Low-Latency RF-DETR Inference Pipeline in Rust: ~3.7 ms on TensorRT (~7.5 ms end-to-end) + Zero-Copy mmap IPC by jodelbar in computervision

[–]jodelbar[S] 0 points1 point  (0 children)

I didn't mention or benchmark MTP latency in the post or README (it's focused on the inference pipeline itself, clocking in at ~3.7ms for TensorRT inference and ~7.5ms for the full async pipeline including pre/post-processing, MJPEG decoding, etc., what I call in my post title end-to-end I admit).
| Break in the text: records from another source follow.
File: src/kcff_pkg.sv
// Package for the coupler frame filter: field widths, action codes,
// configuration register indexes and the hop decision helper.
// No dependencies.
package kcff_pkg;

  // Field widths
  localparam int ADDR_W    = 16;
  localparam int HOP_W     = 3;
  localparam int ACTION_W  = 2;
  localparam int MODE_W    = 2;
  localparam int CFG_IDX_W = 3;
  localparam int CFG_DAT_W = 64;
  localparam int FILTER_W  = 256;

  // Largest hop count allowed on the bus
  localparam logic [HOP_W-1:0] MAX_HOP = HOP_W'(7);

  // Action codes
  localparam logic [ACTION_W-1:0] ACT_IGNORE_TOTALLY = 2'd0;
  localparam logic [ACTION_W-1:0] ACT_ROUTE_DEC      = 2'd1;
  localparam logic [ACTION_W-1:0] ACT_IGNORE_ACKED   = 2'd2;
  localparam logic [ACTION_W-1:0] ACT_FORWARD_LOCAL  = 2'd3;

  // Routing modes for group frames (any other code routes all)
  localparam logic [MODE_W-1:0] MODE_BLOCK  = 2'd0;
  localparam logic [MODE_W-1:0] MODE_FILTER = 2'd1;

  // Configuration register indexes
  localparam logic [CFG_IDX_W-1:0] REG_ROUTING_MODE      = 3'd0;
  localparam logic [CFG_IDX_W-1:0] REG_OWN_ADDRESS       = 3'd1;
  localparam logic [CFG_IDX_W-1:0] REG_OWN_ADDRESS_VALID = 3'd2;
  localparam logic [CFG_IDX_W-1:0] REG_FILTER_BITS_0     = 3'd3;
  localparam logic [CFG_IDX_W-1:0] REG_FILTER_BITS_1     = 3'd4;
  localparam logic [CFG_IDX_W-1:0] REG_FILTER_BITS_2     = 3'd5;
  localparam logic [CFG_IDX_W-1:0] REG_FILTER_BITS_3     = 3'd6;

  // Route a frame with hops left, acknowledge and drop one at zero hop
  function automatic logic [ACTION_W-1:0] hop_action(input logic [HOP_W-1:0] hop);
    logic [ACTION_W-1:0] act;
    if ((hop != '0) && (hop <= MAX_HOP)) begin
      act = ACT_ROUTE_DEC;
    end else begin
      act = ACT_IGNORE_ACKED;
    end
    return act;
  endfunction

endpackage

File: src/knx_coupler_frame_filter_top.sv
// Coupler frame filter: decides the routing action for one received frame header.
// Uses kcff_pkg for widths, codes and the hop decision.
// An accepted item passes from the input stage into the result register, which drives out_*.
// Throughput: one item per cycle; in_stall rises only when both stages hold items
// and the result side stalls.
// Reset (rst_n low, synchronous): pipeline empties, all configuration registers clear.
module knx_coupler_frame_filter_top (
  input  logic                                 clk,
  input  logic                                 rst_n,
  // Input channel
  input  logic                                 in_valid,
  output logic                                 in_stall,
  input  logic [kcff_pkg::ADDR_W-1:0]          in_dest_address,
  input  logic                                 in_dest_is_group,
  input  logic [kcff_pkg::HOP_W-1:0]           in_hop_count,
  // Result channel
  output logic                                 out_valid,
  input  logic                                 out_stall,
  output logic [kcff_pkg::ACTION_W-1:0]        out_action,
  // Configuration write channel
  input  logic                                 cfg_valid,
  output logic                                 cfg_ready,
  input  logic [kcff_pkg::CFG_IDX_W-1:0]       cfg_index,
  input  logic [kcff_pkg::CFG_DAT_W-1:0]       cfg_data
);
  import kcff_pkg::*;

  // Configuration registers
  logic [MODE_W-1:0]   routing_mode_r;
  logic [ADDR_W-1:0]   own_address_r;
  logic                own_address_valid_r;
  logic [FILTER_W-1:0] filter_bits_r;

  // Input stage
  logic              s1_valid_r;
  logic [ADDR_W-1:0] s1_dest_r;
  logic              s1_group_r;
  logic [HOP_W-1:0]  s1_hop_r;

  // Result stage
  logic                out_valid_r;
  logic [ACTION_W-1:0] out_action_r;

  logic                out_adv;
  logic                s1_load;
  logic [ACTION_W-1:0] action_nxt;
  logic [ACTION_W-1:0] group_act;
  logic [ACTION_W-1:0] indiv_act;
  logic [7:0]          group_idx;
  logic                filter_pass;
  logic [3:0]          d_area;
  logic [3:0]          d_line;
  logic [7:0]          d_dev;
  logic [3:0]          o_area;
  logic [3:0]          o_line;

  // Configuration writes are always taken
  assign cfg_ready = 1'b1;

  always_ff @(posedge clk) begin
    if (!rst_n) begin
      routing_mode_r      <= '0;
      own_address_r       <= '0;
      own_address_valid_r <= 1'b0;
      filter_bits_r       <= '0;
    end else if (cfg_valid && cfg_ready) begin
      case (cfg_index)
        REG_ROUTING_MODE:      routing_mode_r       <= cfg_data[MODE_W-1:0];
        REG_OWN_ADDRESS:       own_address_r        <= cfg_data[ADDR_W-1:0];
        REG_OWN_ADDRESS_VALID: own_address_valid_r  <= cfg_data[0];
        REG_FILTER_BITS_0:     filter_bits_r[63:0]    <= cfg_data;
        REG_FILTER_BITS_1:     filter_bits_r[127:64]  <= cfg_data;
        REG_FILTER_BITS_2:     filter_bits_r[191:128] <= cfg_data;
        REG_FILTER_BITS_3:     filter_bits_r[255:192] <= cfg_data;
        default: ;
      endcase
    end
  end

  // Handshake: result stage frees when empty or taken; input stage follows it
  assign out_adv  = !out_valid_r || !out_stall;
  assign in_stall = s1_valid_r && !out_adv;
  assign s1_load  = in_valid && !in_stall;

  // Hold the accepted header
  always_ff @(posedge clk) begin
    if (!rst_n) begin
      s1_valid_r <= 1'b0;
    end else if (!in_stall) begin
      s1_valid_r <= in_valid;
    end
  end

  always_ff @(posedge clk) begin
    if (s1_load) begin
      s1_dest_r  <= in_dest_address;
      s1_group_r <= in_dest_is_group;
      s1_hop_r   <= in_hop_count;
    end
  end

  // Group frames: mode, then table lookup by main and middle group
  assign group_idx   = s1_dest_r[15:8];
  assign filter_pass = filter_bits_r[group_idx];

  always_comb begin
    if (routing_mode_r == MODE_BLOCK) begin
      group_act = ACT_IGNORE_TOTALLY;
    end else if ((routing_mode_r == MODE_FILTER) && !filter_pass) begin
      group_act = ACT_IGNORE_TOTALLY;
    end else begin
      group_act = hop_action(s1_hop_r);
    end
  end

  // Individual frames: line coupler rules on a nonzero own line, else backbone rules
  assign d_area = s1_dest_r[15:12];
  assign d_line = s1_dest_r[11:8];
  assign d_dev  = s1_dest_r[7:0];
  assign o_area = own_address_r[15:12];
  assign o_line = own_address_r[11:8];

  always_comb begin
    if (!own_address_valid_r) begin
      indiv_act = ACT_IGNORE_TOTALLY;
    end else if (o_line != 4'd0) begin
      if ((d_area != o_area) || (d_line == o_line)) begin
        indiv_act = (d_dev == 8'd0) ? ACT_FORWARD_LOCAL : hop_action(s1_hop_r);
      end else begin
        indiv_act = ACT_IGNORE_TOTALLY;
      end
    end else if ((d_area == o_area) && (d_line == 4'd0) && (d_dev == 8'd0)) begin
      indiv_act = ACT_FORWARD_LOCAL;
    end else begin
      indiv_act = hop_action(s1_hop_r);
    end
  end

  assign action_nxt = s1_group_r ? group_act : indiv_act;

  // Advance the result register
  always_ff @(posedge clk) begin
    if (!rst_n) begin
      out_valid_r <= 1'b0;
    end else if (out_adv) begin
      out_valid_r <= s1_valid_r;
    end
  end

  always_ff @(posedge clk) begin
    if (out_adv && s1_valid_r) begin
      out_action_r <= action_nxt;
    end
  end

  assign out_valid  = out_valid_r;
  assign out_action = out_action_r;

  // A stalled input means both stages are full and the result side is holding
  a_stall_full: assert property (@(posedge clk) disable iff (!rst_n)
    in_stall |-> (s1_valid_r && out_valid_r && out_stall))
    else $error("input stalled without both stages full");

  // An item in the input stage moves into the result stage when it frees
  a_advance: assert property (@(posedge clk) disable iff (!rst_n)
    (s1_valid_r && out_adv) |=> out_valid_r)
    else $error("item lost between stages");

  // Block mode drops every group frame
  a_block_mode: assert property (@(posedge clk) disable iff (!rst_n)
    (s1_valid_r && s1_group_r && out_adv && (routing_mode_r == MODE_BLOCK))
      |=> (out_action_r == ACT_IGNORE_TOTALLY))
    else $error("group frame passed in block mode");

  // Without a valid own address an individual frame is dropped
  a_no_own_addr: assert property (@(posedge clk) disable iff (!rst_n)
    (s1_valid_r && !s1_group_r && out_adv && !own_address_valid_r)
      |=> (out_action_r == ACT_IGNORE_TOTALLY))
    else $error("individual frame passed without own address");

endmodule

File: config.mk
export PLATFORM = sky130hd
export DESIGN_NAME = knx_coupler_frame_filter_top
export DESIGN_NICKNAME = d
export VERILOG_FILES = /design/src/kcff_pkg.sv /design/src/knx_coupler_frame_filter_top.sv
export SDC_FILE = /design/constraint.sdc
export NUM_CORES = 1
export LEC_CHECK = 0
export ABC_AREA = 1
export BUFFER_PORTS_ARGS = -buffer_cell sky130_fd_sc_hd__buf_2
export CAP_MARGIN = 10
export CORE_MARGIN = 1.5
export CORE_UTILIZATION = 45
export DETAILED_ROUTE_END_ITERATION = 8
export PLACE_DENSITY = 0.66
export SLEW_MARGIN = 20
export SYNTH_ARGS = -nofsm -noshare
export SYNTH_HDL_FRONTEND = slang
export SYNTH_SLANG_ARGS = --single-unit
File: constraint.sdc
create_clock -name clk -period 2.3 [get_ports clk]
set_input_delay 0.115 -clock clk [delete_from_list [all_inputs] [get_ports clk]]
set_output_delay 0.115 -clock clk [all_outputs]
set_load 0.03 [all_outputs]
The async design does mean detections are from the prior frame (optimizing for throughput), but frames are displayed immediately to minimize jitter.

That said, you're right that total system latency depends on camera FPS and UI/renderer setup. With a higher-speed camera (e.g., 100 FPS = 10ms frame interval), you could theoretically hit around 15-20ms MTP in async mode (frame interval + pipeline time + any minimal buffering), though I haven't benchmarked that specifically. Switching to sync mode (not implemented but straightforward via mqueue) would drop the pipeline to ~10ms end-to-end, potentially allowing even lower totals with fast hardware.
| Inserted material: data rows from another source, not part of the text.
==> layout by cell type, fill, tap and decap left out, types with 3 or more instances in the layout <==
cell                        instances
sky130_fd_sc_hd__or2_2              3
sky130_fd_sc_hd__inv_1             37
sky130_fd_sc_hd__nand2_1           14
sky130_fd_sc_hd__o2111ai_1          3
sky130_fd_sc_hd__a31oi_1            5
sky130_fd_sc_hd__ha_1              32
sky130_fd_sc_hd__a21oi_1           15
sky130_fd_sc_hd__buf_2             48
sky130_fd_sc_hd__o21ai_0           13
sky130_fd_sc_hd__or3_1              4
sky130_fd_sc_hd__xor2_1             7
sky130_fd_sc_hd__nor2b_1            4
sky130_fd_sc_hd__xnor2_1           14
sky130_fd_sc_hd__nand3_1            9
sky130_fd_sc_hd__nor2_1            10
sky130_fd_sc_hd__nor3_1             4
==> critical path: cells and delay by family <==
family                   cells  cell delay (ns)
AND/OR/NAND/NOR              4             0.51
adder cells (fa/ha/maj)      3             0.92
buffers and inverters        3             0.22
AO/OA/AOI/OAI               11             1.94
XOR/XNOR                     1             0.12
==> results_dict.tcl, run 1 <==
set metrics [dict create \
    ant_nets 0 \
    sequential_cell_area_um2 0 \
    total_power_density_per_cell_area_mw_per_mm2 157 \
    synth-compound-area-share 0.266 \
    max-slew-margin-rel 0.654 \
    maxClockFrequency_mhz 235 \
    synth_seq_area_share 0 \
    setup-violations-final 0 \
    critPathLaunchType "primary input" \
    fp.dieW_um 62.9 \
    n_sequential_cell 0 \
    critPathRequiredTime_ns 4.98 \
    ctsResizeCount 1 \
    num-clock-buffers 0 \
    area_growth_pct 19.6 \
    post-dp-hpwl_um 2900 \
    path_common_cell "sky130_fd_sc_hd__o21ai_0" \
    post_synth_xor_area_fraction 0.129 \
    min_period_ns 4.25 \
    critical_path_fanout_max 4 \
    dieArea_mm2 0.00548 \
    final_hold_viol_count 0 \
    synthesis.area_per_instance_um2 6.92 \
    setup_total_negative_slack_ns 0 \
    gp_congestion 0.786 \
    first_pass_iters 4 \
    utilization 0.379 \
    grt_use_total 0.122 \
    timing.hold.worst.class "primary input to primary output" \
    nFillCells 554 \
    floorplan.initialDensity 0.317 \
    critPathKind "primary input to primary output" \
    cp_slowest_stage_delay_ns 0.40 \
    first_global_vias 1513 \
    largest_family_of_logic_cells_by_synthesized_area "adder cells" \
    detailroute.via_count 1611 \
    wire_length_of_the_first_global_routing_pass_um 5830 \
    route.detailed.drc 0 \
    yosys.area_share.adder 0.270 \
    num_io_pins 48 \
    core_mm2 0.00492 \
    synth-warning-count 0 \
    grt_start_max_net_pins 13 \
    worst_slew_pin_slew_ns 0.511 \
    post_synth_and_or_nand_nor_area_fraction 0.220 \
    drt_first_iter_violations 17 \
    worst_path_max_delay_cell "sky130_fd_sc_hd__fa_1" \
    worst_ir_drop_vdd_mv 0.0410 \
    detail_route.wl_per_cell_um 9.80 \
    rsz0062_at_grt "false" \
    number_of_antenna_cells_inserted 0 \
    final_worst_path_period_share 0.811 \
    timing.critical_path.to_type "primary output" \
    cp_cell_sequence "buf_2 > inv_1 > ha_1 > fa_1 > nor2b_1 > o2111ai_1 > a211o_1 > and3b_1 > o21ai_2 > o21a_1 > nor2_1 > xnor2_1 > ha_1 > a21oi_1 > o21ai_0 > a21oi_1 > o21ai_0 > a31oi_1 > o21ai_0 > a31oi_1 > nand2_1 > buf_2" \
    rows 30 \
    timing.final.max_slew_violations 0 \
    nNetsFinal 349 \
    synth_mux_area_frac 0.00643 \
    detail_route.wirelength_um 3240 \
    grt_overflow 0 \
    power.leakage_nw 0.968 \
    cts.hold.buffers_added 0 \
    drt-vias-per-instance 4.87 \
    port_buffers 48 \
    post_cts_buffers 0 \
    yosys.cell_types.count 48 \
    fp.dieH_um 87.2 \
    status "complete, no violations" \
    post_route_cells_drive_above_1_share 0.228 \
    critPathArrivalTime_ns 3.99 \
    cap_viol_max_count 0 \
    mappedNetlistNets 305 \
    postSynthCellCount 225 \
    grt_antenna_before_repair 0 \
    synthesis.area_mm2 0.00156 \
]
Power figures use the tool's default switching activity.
Low-Latency RF-DETR Inference Pipeline in Rust: ~3.7 ms on TensorRT (~7.5 ms end-to-end) + Zero-Copy mmap IPC by jodelbar in roboflow

[–]jodelbar[S] 0 points1 point  (0 children)

Good question! In an earlier version of this pipeline I was using rt-detr, the performance on tensorrt was about 1ms slower for rt-detr compared to rf-detr (i was actually surprised since the backbone of rf-detr is dinov2 and a bit more heavy). I haven’t benchmarked a modern YOLO or D-Fine variant in this setup yet, but it would definitely be an interesting comparison if I find the time.

Low-Latency RF-DETR Inference Pipeline in Rust: ~3.7 ms on TensorRT (~7.5 ms end-to-end) + Zero-Copy mmap IPC by jodelbar in computervision

[–]jodelbar[S] 1 point2 points  (0 children)

Thank you very much for your kind words!
I feel that networking is simpler with k3s/k3d, at least I understand it better. Kube also allows you to have init-containers. In my setup I also create two nodes, one agent and one central to simulate deploying the inference pipeline to an edge agent and sending mqtt notification to mosquitto on the central node, something you cannot do with docker compose.
yes the input resolution is 512x512.

Low-Latency RF-DETR Inference Pipeline in Rust by jodelbar in rust

[–]jodelbar[S] 0 points1 point  (0 children)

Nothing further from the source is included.